■ **SUPPLIED INFORMATION**
**src/rtl/trng_seq_pkg.sv**
```systemverilog
package trng_seq_pkg;
  typedef enum logic [2:0] {
    ST_RESET   = 3'd0,
    ST_START   = 3'd1,
    ST_FULLON  = 3'd2,
    ST_FULLOFF = 3'd3,
    ST_RUN     = 3'd4,
    ST_ERROR   = 3'd5
  } seq_state_e;
endpackage

```
**src/rtl/trng_wait_gate.sv**
```systemverilog
// Start-up phase: initial wait counter and sticky pass latches per test.
module trng_wait_gate #(
  parameter int WAIT_W = 16,
  parameter int NTEST  = 2
) (
  input  logic              clk,
  input  logic              rst,
  input  logic              active_i,
  input  logic [WAIT_W-1:0] init_wait_i,
  input  logic [NTEST-1:0]  bypass_i,
  input  logic [NTEST-1:0]  pass_i,
  output logic              test_run_o,
  output logic              done_o
);
  logic [WAIT_W-1:0] wcnt;
  logic [NTEST-1:0]  ok_q;

  always_ff @(posedge clk) begin
    if (rst)                 wcnt <= '0;
    else if (!active_i)      wcnt <= init_wait_i;
    else if (wcnt != '0)     wcnt <= wcnt - 1'b1;
  end

  assign test_run_o = active_i && (wcnt == '0);

  for (genvar g = 0; g < NTEST; g++) begin : g_latch
    always_ff @(posedge clk) begin
      if (rst || !active_i)            ok_q[g] <= 1'b0;
      else if (test_run_o && pass_i[g]) ok_q[g] <= 1'b1;
    end
  end

  assign done_o = &(bypass_i | ok_q);
endmodule

```
**src/rtl/trng_swoff_timer.sv**
```systemverilog
// Counts down the extra run time after the FIFO fills; reloads when not armed.
module trng_swoff_timer #(
  parameter int CNT_W = 16
) (
  input  logic             clk,
  input  logic             rst,
  input  logic             armed_i,
  input  logic [CNT_W-1:0] load_i,
  output logic             expired_o
);
  logic [CNT_W-1:0] cnt;

  always_ff @(posedge clk) begin
    if (rst)             cnt <= '0;
    else if (!armed_i)   cnt <= load_i;
    else if (cnt != '0)  cnt <= cnt - 1'b1;
  end

  assign expired_o = (cnt == '0);
endmodule

```
**src/rtl/trng_full_flag.sv**
```systemverilog
// FIFO-full event flag with write-to-clear and gated interrupt.
module trng_full_flag (
  input  logic clk,
  input  logic rst,
  input  logic clr_i,
  input  logic full_i,
  input  logic wr_clr_i,
  input  logic ien_i,
  output logic flag_o,
  output logic irq_o
);
  logic full_q;
  logic flag_d;

  always_comb begin
    flag_d = flag_o;
    if (clr_i)                flag_d = 1'b0;
    else if (full_i && !full_q) flag_d = 1'b1;
    else if (wr_clr_i)        flag_d = 1'b0;
  end

  always_ff @(posedge clk) begin
    if (rst) begin
      full_q <= 1'b0;
      flag_o <= 1'b0;
      irq_o  <= 1'b0;
    end else begin
      full_q <= full_i;
      flag_o <= flag_d;
      irq_o  <= flag_d & ien_i;
    end
  end
endmodule

```
**src/rtl/trng_seq_ctrl.sv**
```systemverilog
module trng_seq_ctrl
  import trng_seq_pkg::*;
#(
  parameter int FIFO_AW = 6,
  parameter int CNT_W   = 16,
  localparam int LVL_W  = FIFO_AW + 1,
  localparam int BLK_W  = LVL_W - 2
) (
  input  logic             clk,
  input  logic             rst,
  input  logic             enable_i,
  input  logic             soft_rst_i,
  input  logic             force_run_i,
  input  logic             skip_test0_i,
  input  logic             skip_test1_i,
  input  logic             pass_test0_i,
  input  logic             pass_test1_i,
  input  logic             health_fail_i,
  input  logic [LVL_W-1:0] fifo_level_i,
  input  logic             fifo_full_i,
  input  logic [CNT_W-1:0] init_wait_i,
  input  logic [CNT_W-1:0] swoff_val_i,
  input  logic [BLK_W-1:0] restart_blocks_i,
  input  logic             level_wr_i,
  input  logic             full_ien_i,
  output logic             osc_en_o,
  output logic             fifo_wr_en_o,
  output logic             test_run_o,
  output logic             pipe_clr_o,
  output logic [2:0]       state_o,
  output logic             full_flag_o,
  output logic             full_irq_o
);
  seq_state_e st, nxt;
  logic start_done;
  logic swoff_done;
  logic [LVL_W-1:0] thr_words;

  assign thr_words = {restart_blocks_i, 2'b00};

  trng_wait_gate #(.WAIT_W(CNT_W), .NTEST(2)) u_gate (
    .clk        (clk),
    .rst        (rst),
    .active_i   (st == ST_START),
    .init_wait_i(init_wait_i),
    .bypass_i   ({skip_test1_i, skip_test0_i}),
    .pass_i     ({pass_test1_i, pass_test0_i}),
    .test_run_o (test_run_o),
    .done_o     (start_done)
  );

  trng_swoff_timer #(.CNT_W(CNT_W)) u_timer (
    .clk      (clk),
    .rst      (rst),
    .armed_i  (st == ST_FULLON),
    .load_i   (swoff_val_i),
    .expired_o(swoff_done)
  );

  trng_full_flag u_flag (
    .clk     (clk),
    .rst     (rst),
    .clr_i   (soft_rst_i),
    .full_i  (fifo_full_i),
    .wr_clr_i(level_wr_i),
    .ien_i   (full_ien_i),
    .flag_o  (full_flag_o),
    .irq_o   (full_irq_o)
  );

  always_comb begin
    nxt = st;
    if (!enable_i || soft_rst_i) begin
      nxt = ST_RESET;
    end else begin
      case (st)
        ST_RESET:   nxt = ST_START;
        ST_START:   if (health_fail_i) nxt = ST_ERROR;
                    else if (start_done) nxt = ST_RUN;
        ST_RUN:     if (health_fail_i) nxt = ST_ERROR;
                    else if (fifo_full_i && !force_run_i) nxt = ST_FULLON;
        ST_FULLON:  if (!fifo_full_i || force_run_i) nxt = ST_RUN;
                    else if (swoff_done) nxt = ST_FULLOFF;
        ST_FULLOFF: if (force_run_i || (fifo_level_i <= thr_words)) nxt = ST_RUN;
        ST_ERROR:   nxt = ST_ERROR;
        default:    nxt = ST_RESET;
      endcase
    end
  end

  always_ff @(posedge clk) begin
    if (rst) begin
      st           <= ST_RESET;
      osc_en_o     <= 1'b0;
      fifo_wr_en_o <= 1'b0;
      pipe_clr_o   <= 1'b0;
    end else begin
      st           <= nxt;
      osc_en_o     <= (nxt == ST_START) || (nxt == ST_RUN) || (nxt == ST_FULLON);
      fifo_wr_en_o <= (nxt == ST_RUN);
      pipe_clr_o   <= soft_rst_i;
    end
  end

  assign state_o = st;
endmodule

```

■ **WHAT THE TASK REQUIRES**
Beginning with the opening line and ending with the final one, transcribe the material exactly.

■ **EXERCISE RESPONSE**
**src/rtl/trng_seq_pkg.sv**
```systemverilog
package trng_seq_pkg;
  typedef enum logic [2:0] {
    ST_RESET   = 3'd0,
    ST_START   = 3'd1,
    ST_FULLON  = 3'd2,
    ST_FULLOFF = 3'd3,
    ST_RUN     = 3'd4,
    ST_ERROR   = 3'd5
  } seq_state_e;
endpackage

```
**src/rtl/trng_wait_gate.sv**
```systemverilog
// Start-up phase: initial wait counter and sticky pass latches per test.
module trng_wait_gate #(
  parameter int WAIT_W = 16,
  parameter int NTEST  = 2
) (
  input  logic              clk,
  input  logic              rst,
  input  logic              active_i,
  input  logic [WAIT_W-1:0] init_wait_i,
  input  logic [NTEST-1:0]  bypass_i,
  input  logic [NTEST-1:0]  pass_i,
  output logic              test_run_o,
  output logic              done_o
);
  logic [WAIT_W-1:0] wcnt;
  logic [NTEST-1:0]  ok_q;

  always_ff @(posedge clk) begin
    if (rst)                 wcnt <= '0;
    else if (!active_i)      wcnt <= init_wait_i;
    else if (wcnt != '0)     wcnt <= wcnt - 1'b1;
  end

  assign test_run_o = active_i && (wcnt == '0);

  for (genvar g = 0; g < NTEST; g++) begin : g_latch
    always_ff @(posedge clk) begin
      if (rst || !active_i)            ok_q[g] <= 1'b0;
      else if (test_run_o && pass_i[g]) ok_q[g] <= 1'b1;
    end
  end

  assign done_o = &(bypass_i | ok_q);
endmodule

```
**src/rtl/trng_swoff_timer.sv**
```systemverilog
// Counts down the extra run time after the FIFO fills; reloads when not armed.
module trng_swoff_timer #(
  parameter int CNT_W = 16
) (
  input  logic             clk,
  input  logic             rst,
  input  logic             armed_i,
  input  logic [CNT_W-1:0] load_i,
  output logic             expired_o
);
  logic [CNT_W-1:0] cnt;

  always_ff @(posedge clk) begin
    if (rst)             cnt <= '0;
    else if (!armed_i)   cnt <= load_i;
    else if (cnt != '0)  cnt <= cnt - 1'b1;
  end

  assign expired_o = (cnt == '0);
endmodule

```
**src/rtl/trng_full_flag.sv**
```systemverilog
// FIFO-full event flag with write-to-clear and gated interrupt.
module trng_full_flag (
  input  logic clk,
  input  logic rst,
  input  logic clr_i,
  input  logic full_i,
  input  logic wr_clr_i,
  input  logic ien_i,
  output logic flag_o,
  output logic irq_o
);
  logic full_q;
  logic flag_d;

  always_comb begin
    flag_d = flag_o;
    if (clr_i)                flag_d = 1'b0;
    else if (full_i && !full_q) flag_d = 1'b1;
    else if (wr_clr_i)        flag_d = 1'b0;
  end

  always_ff @(posedge clk) begin
    if (rst) begin
      full_q <= 1'b0;
      flag_o <= 1'b0;
      irq_o  <= 1'b0;
    end else begin
      full_q <= full_i;
      flag_o <= flag_d;
      irq_o  <= flag_d & ien_i;
    end
  end
endmodule

```
**src/rtl/trng_seq_ctrl.sv**
```systemverilog
module trng_seq_ctrl
  import trng_seq_pkg::*;
#(
  parameter int FIFO_AW = 6,
  parameter int CNT_W   = 16,
  localparam int LVL_W  = FIFO_AW + 1,
  localparam int BLK_W  = LVL_W - 2
) (
  input  logic             clk,
  input  logic             rst,
  input  logic             enable_i,
  input  logic             soft_rst_i,
  input  logic             force_run_i,
  input  logic             skip_test0_i,
  input  logic             skip_test1_i,
  input  logic             pass_test0_i,
  input  logic             pass_test1_i,
  input  logic             health_fail_i,
  input  logic [LVL_W-1:0] fifo_level_i,
  input  logic             fifo_full_i,
  input  logic [CNT_W-1:0] init_wait_i,
  input  logic [CNT_W-1:0] swoff_val_i,
  input  logic [BLK_W-1:0] restart_blocks_i,
  input  logic             level_wr_i,
  input  logic             full_ien_i,
  output logic             osc_en_o,
  output logic             fifo_wr_en_o,
  output logic             test_run_o,
  output logic             pipe_clr_o,
  output logic [2:0]       state_o,
  output logic             full_flag_o,
  output logic             full_irq_o
);
  seq_state_e st, nxt;
  logic start_done;
  logic swoff_done;
  logic [LVL_W-1:0] thr_words;

  assign thr_words = {restart_blocks_i, 2'b00};

  trng_wait_gate #(.WAIT_W(CNT_W), .NTEST(2)) u_gate (
    .clk        (clk),
    .rst        (rst),
    .active_i   (st == ST_START),
    .init_wait_i(init_wait_i),
    .bypass_i   ({skip_test1_i, skip_test0_i}),
    .pass_i     ({pass_test1_i, pass_test0_i}),
    .test_run_o (test_run_o),
    .done_o     (start_done)
  );

  trng_swoff_timer #(.CNT_W(CNT_W)) u_timer (
    .clk      (clk),
    .rst      (rst),
    .armed_i  (st == ST_FULLON),
    .load_i   (swoff_val_i),
    .expired_o(swoff_done)
  );

  trng_full_flag u_flag (
    .clk     (clk),
    .rst     (rst),
    .clr_i   (soft_rst_i),
    .full_i  (fifo_full_i),
    .wr_clr_i(level_wr_i),
    .ien_i   (full_ien_i),
    .flag_o  (full_flag_o),
    .irq_o   (full_irq_o)
  );

  always_comb begin
    nxt = st;
    if (!enable_i || soft_rst_i) begin
      nxt = ST_RESET;
    end else begin
      case (st)
        ST_RESET:   nxt = ST_START;
        ST_START:   if (health_fail_i) nxt = ST_ERROR;
                    else if (start_done) nxt = ST_RUN;
        ST_RUN:     if (health_fail_i) nxt = ST_ERROR;
                    else if (fifo_full_i && !force_run_i) nxt = ST_FULLON;
        ST_FULLON:  if (!fifo_full_i || force_run_i) nxt = ST_RUN;
                    else if (swoff_done) nxt = ST_FULLOFF;
        ST_FULLOFF: if (force_run_i || (fifo_level_i <= thr_words)) nxt = ST_RUN;
        ST_ERROR:   nxt = ST_ERROR;
        default:    nxt = ST_RESET;
      endcase
    end
  end

  always_ff @(posedge clk) begin
    if (rst) begin
      st           <= ST_RESET;
      osc_en_o     <= 1'b0;
      fifo_wr_en_o <= 1'b0;
      pipe_clr_o   <= 1'b0;
    end else begin
      st           <= nxt;
      osc_en_o     <= (nxt == ST_START) || (nxt == ST_RUN) || (nxt == ST_FULLON);
      fifo_wr_en_o <= (nxt == ST_RUN);
      pipe_clr_o   <= soft_rst_i;
    end
  end

  assign state_o = st;
endmodule

```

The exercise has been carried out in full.